Fue delante de una de mis alumnas de TFG cuando me asaltó, de manera clara y prístina, una verdad de esas que seguramente no se revela a la mayoría: estaba donde quería estar, haciendo lo que siempre había deseado. El fogonazo, que duró algo más que un momento, no interrumpió la sucesión de folios, croquis, reflexiones y propuestas a las que dan lugar estas tutorías.

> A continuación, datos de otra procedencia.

`src/rtl/simplez_kbd_fifo.sv`:
```
// simplez_kbd_fifo: keyboard receive FIFO that pops one byte per rising edge of the CPU data select
module simplez_kbd_fifo #(
  parameter int AW = 4,
  parameter int DW = 8
) (
  input  logic          clk,
  input  logic          rstn,
  input  logic          rcv,
  input  logic [DW-1:0] rx_data,
  input  logic          data_sel,
  input  logic          status_sel,
  output logic [DW-1:0] dout,
  output logic          empty,
  output logic          full,
  output logic          overflow,
  output logic [AW:0]   count
);
  localparam int DEPTH = 2 ** AW;
  logic [DW-1:0] mem [DEPTH];
  logic [AW-1:0] rd_ptr, wr_ptr;
  logic          data_sel_d, status_sel_d;
  logic          data_rd, status_rd, pop_ok, push_ok, drop;
  logic [DW-1:0] status_byte;
  assign empty       = count == '0;
  assign full        = count == (AW+1)'(DEPTH);
  assign data_rd     = data_sel & ~data_sel_d;
  assign status_rd   = status_sel & ~status_sel_d;
  assign pop_ok      = data_rd & ~empty;
  assign push_ok     = rcv & (~full | pop_ok);
  assign drop        = rcv & full & ~pop_ok;
  assign status_byte = {{(DW-3){1'b0}}, overflow, full, ~empty};
  always_ff @(posedge clk)
    if (push_ok) mem[wr_ptr] <= rx_data;
  always_ff @(posedge clk or negedge rstn)
    if (!rstn) begin
      rd_ptr       <= '0;
      wr_ptr       <= '0;
      count        <= '0;
      overflow     <= 1'b0;
      dout         <= '0;
      data_sel_d   <= 1'b0;
      status_sel_d <= 1'b0;
    end else begin
      data_sel_d   <= data_sel;
      status_sel_d <= status_sel;
      rd_ptr       <= rd_ptr + AW'(pop_ok);
      wr_ptr       <= wr_ptr + AW'(push_ok);
      count        <= count + (AW+1)'(push_ok) - (AW+1)'(pop_ok);
      overflow     <= drop ? 1'b1 : (status_rd & ~data_rd) ? 1'b0 : overflow;
      dout         <= data_rd ? (empty ? '0 : mem[rd_ptr]) : status_rd ? status_byte : dout;
    end
endmodule

```
`config.mk`:
```
export PLATFORM = sky130hd
export DESIGN_NAME = simplez_kbd_fifo
export DESIGN_NICKNAME = d
export VERILOG_FILES = /design/src/rtl/simplez_kbd_fifo.sv
export SDC_FILE = /design/constraint.sdc
export NUM_CORES = 1
export LEC_CHECK = 0
export BUFFER_PORTS_ARGS = -buffer_cell sky130_fd_sc_hd__buf_4
export CORE_ASPECT_RATIO = 0.75
export CORE_MARGIN = 10
export CORE_UTILIZATION = 30
export CTS_BUF_LIST = sky130_fd_sc_hd__clkbuf_16
export CTS_CLUSTER_SIZE = 20
export DETAILED_ROUTE_END_ITERATION = 10
export PLACE_DENSITY_LB_ADDON = 0.12
export RECOVER_POWER = 100
export SYNTH_ARGS = -nofsm -noshare
export SYNTH_HDL_FRONTEND = slang
export SYNTH_SLANG_ARGS = --single-unit
```
`constraint.sdc`:
```
create_clock -name clk -period 4.8 [get_ports clk]
set_clock_uncertainty 0.05 [all_clocks]
set_input_delay 0 -clock clk [delete_from_list [all_inputs] [get_ports clk]]
set_output_delay 0 -clock clk [all_outputs]
set_load 0.03 [all_outputs]
```
==> impl_metrics.env, run 1 <==
export IMPL_start_util=0.303
export IMPL_die_w_um=185
export IMPL_clk_latency_ns=0.42
export IMPL_yosysWarnings=0
export IMPL_drtIter0Drc=201
export IMPL_synth_top_area_frac=0.631
export IMPL_drive_above_1_share=0.161
export IMPL_netlist_instances=319
export IMPL_sw_frac_of_total=0.312
export IMPL_p_leak_nw=2.49
export IMPL_clkSinkCount=152
export IMPL_synth_edf_count=128
export IMPL_dieArea_mm2=0.0265
export IMPL_wl_per_cell_um=21.6
export IMPL_hpwlAfterDp_um=8850
export IMPL_crit_chain="inv_1 -> ha_1 -> and4bb_1 -> a21boi_0 -> or3b_2 -> nor2_1"
export IMPL_final_common_cell="edfxtp_1"
export IMPL_worst_pin_slew_ns=1.47
export IMPL_drv_slew=0
export IMPL_vias_per_cell=4.80
export IMPL_globalplace_congestion=0.756
export IMPL_relSlewSlack=0.0173
export IMPL_path_class="reg2reg"
export IMPL_grt_pass1_wl_um=20700
export IMPL_cp_end_kind="flop"
export IMPL_pwr_share_comb=0.269
export IMPL_final_antenna_net_count=0
export IMPL_track_usage=0.110
export IMPL_tritoncts_num_buffers=17
export IMPL_fin_crit_ns=3.23
export IMPL_final_cell_mix="edfxtp_1 (128), clkbuf_1 (30), dfrtp_1 (23)"
export IMPL_netlist_top_cells_area="edfxtp_1 (63%), dfrtp_1 (9.9%), mux4_2 (7.4%), mux4_1 (3.4%), mux2i_1 (2.6%)"
export IMPL_clk_pin_slew_worst_paths_ns=0.06
export IMPL_cap_violations=0
export IMPL_crit_arrival_ns=3.21
export IMPL_fmax_ghz=0.310
export IMPL_dr_pass1_iters=5
export IMPL_drt_wl_total_um=13900
export IMPL_hold_slack_ns=0.248
export IMPL_ir_worst_vdd_mv=0.197
export IMPL_max_stage_delay_ns=0.73
export IMPL_ctsHoldBuffers=14
export IMPL_area_growth_pct=18.7
export IMPL_io_buffers=28
export IMPL_synth_distinct_cells=40
export IMPL_core_mm2=0.0201
export IMPL_ctsHtreeMaxLevel=4
export IMPL_hold_violations=0
export IMPL_grt_setup_unrepaired="no"
export IMPL_outcome="completed"
export IMPL_synthArstFlopShare=0.158
export IMPL_start_kind="flop"
export IMPL_finalSetupViolCount=0
export IMPL_drc=0
export IMPL_postCtsResizedCells=0
export IMPL_pwr_share_seq=0.415
export IMPL_grt_pass1_vias=3243
export IMPL_seq_area_frac_synth=0.729
export IMPL_overflow=0
export IMPL_required_ns=4.78
export IMPL_netlist_area_mm2=0.00609
export IMPL_p_sw_mw=1.37
export IMPL_p_int_mw=3.01
export IMPL_ys_ff_latch=152
export IMPL_pin_count=29
export IMPL_die_h_um=143
export IMPL_root_buffer="clkbuf_16"
export IMPL_fin_crit_sh=0.672
export IMPL_fin_cells=644
export IMPL_final_cell_area_mm2=0.00724
export IMPL_rows=45
export IMPL_nets=398
export IMPL_dp_cells=599
export IMPL_post_cts_buffers=0
export IMPL_clockBufferDepth=2
export IMPL_ys_flop_type="edfxtp_1"
export IMPL_critPathMaxFanout=8
export IMPL_slowest_stage="nor2_1"
export IMPL_num_vias=3092
export IMPL_tns_ns=0
export IMPL_diodes=0
export IMPL_yosysTopAreaCell="edfxtp_1"
export IMPL_syn_nets=343
export IMPL_hp_class="in2reg"
export IMPL_post_dp_cell_area_mm2=0.00661
export IMPL_antenna_found_initial=0
export IMPL_power_density_mw_per_mm2=606
export IMPL_grt_max_degree=33
export IMPL_syn_avg_cell_area_um2=19.1
export IMPL_cts_tree="done"
export IMPL_power_frac_clock=0.316
## layer usage
metal	part of all wire	GRT usage	vias to the layer above
met5	0	0	-
met1	0.52	0.158	1651
met2	0.44	0.158	47
li1	-	-	1382
met4	0.010	0.0465	0
met3	0.027	0.0217	12
## area by class of cell
cell class                 count  area [um2]
multi-input combinational    143        1530
clock inverter                14         181
timing repair buffer          49         288
sequential                   152        4450
fill                        1896       12900
clock buffer                  17         425
inverter                      11        41.3
tap                          258         323
## per-stage QoR
step,setup WS (ns),total power [mW],utilization
after detailed placement,1.75,3.10,0.329
after floorplan,1.81,2.69,-
after global placement,1.78,3.10,0.329
after CTS,1.73,4.51,0.366
after global routing,1.32,4.61,0.360
final,1.57,4.38,0.360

Al día siguiente, otra alumna acudía con un libro bajo el brazo, una suerte de ensayo que no me llamó especialmente la atención, pero que dio pie a conversar unos minutos sobre lectura. Me confesó que, de un tiempo a esta parte, está obsesionada con un tema: la muerte. Y, claro, yo me vengo muy arriba, como si hubiese algo que no esté atravesado por ella. A pesar de que la narrativa no es su género favorito, me permití recomendarle algunas de esas que jamás me dejaron en paz. Nada original: La muerte de Iván Ilich. Los rusos, siempre tan existencialistas. Y El extranjero, porque es difícil olvidar su comienzo. Y Pedro Páramo. Por todo.
La muerte de Iván Ilich
Lev Tolstói, 1886
Editorial: Nórdica
Traducción: Víctor Gallego
Leer a los rusos decimonónicos tiene algo de masoquismo. Salvando las distancias, no creo que los principios que me han llevado a su repetida degustación existan en coordenadas muy lejanas de los que me llevan a leer a King, Lovecraft o Clive Barker. Ese gran análisis psicológico al que siempre se alude cuando se habla de Tolstói o Dostoievski es de trago amargo. Tal vez La muerte de Iván Ilich no contenga la angustia exacerbada de Memorias del subsuelo, por decir algo, pero vaya tela. Porque aquí hay algo más cadencioso, letárgico, contundente. La crónica es tan aguda y exacta como la que debe vivir un desahuciado terminal en cuidados paliativos. No encontraremos luces de neón ni sábanas azules, pero el olor a hospital parece inundar la sucesión de revelaciones que, pasito a pasito, conducen al final inexorable. Y a nuestro Iván, la muerte le encuentra solo, asustado, aferrado a una vida falsa. Le da tiempo, eso sí, a fantasear sobre cómo podría haberla vivido. Y para qué, dirán. En fin, una agonía perfecta.
Pedro Páramo
Juan Rulfo, 1955
Editorial: RM
Fui a Comala a buscar a mi padre. Y yo a Sevilla, a hacerme con esta edición que, a la sazón, no era fácil de encontrar. Me da gozo pensar en la historia que lleva imbuida cada libro de mi biblioteca, y no olvido que fue en compañía de mi amiga Marina, y en ese sitio maravilloso que es la librería Caótica (y que pide apoyo para seguir con vida), donde di con la muerte convertida en territorio. Sí. En Pedro Páramo, la guadaña ha ganado. La novela no tiene muertos: está hecha de muertos. Comala es un pueblo sin presente, sin futuro, un purgatorio polvoriento donde la memoria se descompone. Rulfo nos invita a convivir con las voces de ultratumba. No hay moraleja, solo el lamento genealógico. Y esto qué fácil es decirlo ahora. En su momento, su lectura tan solo dejó en mí el hálito de lo deslumbrante, la infalible sensación de saberse ante una maravilla, pues apenas arañé la superficie de su significado. Al tiempo que volteaba su última hoja, lo comencé de nuevo. No hay otro modo de atravesar Comala de parte a parte.
El extranjero
Albert Camus, 1942
Editorial: Random House
Traducción: Amaya García Gallego
No había acabado la Segunda Guerra Mundial cuando Camus escribe esta especie de manifiesto existencialista, y qué bien anticipa el desarraigo del hombre al que daría lugar semejante tragedia. Su indolencia. Su expulsión del paraíso. "Ese personaje escéptico y desapasionado que ha abandonado su condición de sujeto autónomo". No es el asesinato absurdo de aquel árabe en la playa, bajo un sol aplastante, lo que deja tocado. Es otra cosa. Es ese desapego tan radical, tan brutal, que Meursault tiene con el mundo. Su indiferencia frente a la muerte de su madre. Frente al amor, o frente al crimen. El final es tremendo: Meursault, ya condenado, acepta su destino. Pero no lo hace con resignación, ni con esperanza. Lo acepta como quien acepta que el mar es salado. El caso es que sentí cierta identificación con el personaje. Y eso no deja de dar algo de miedo.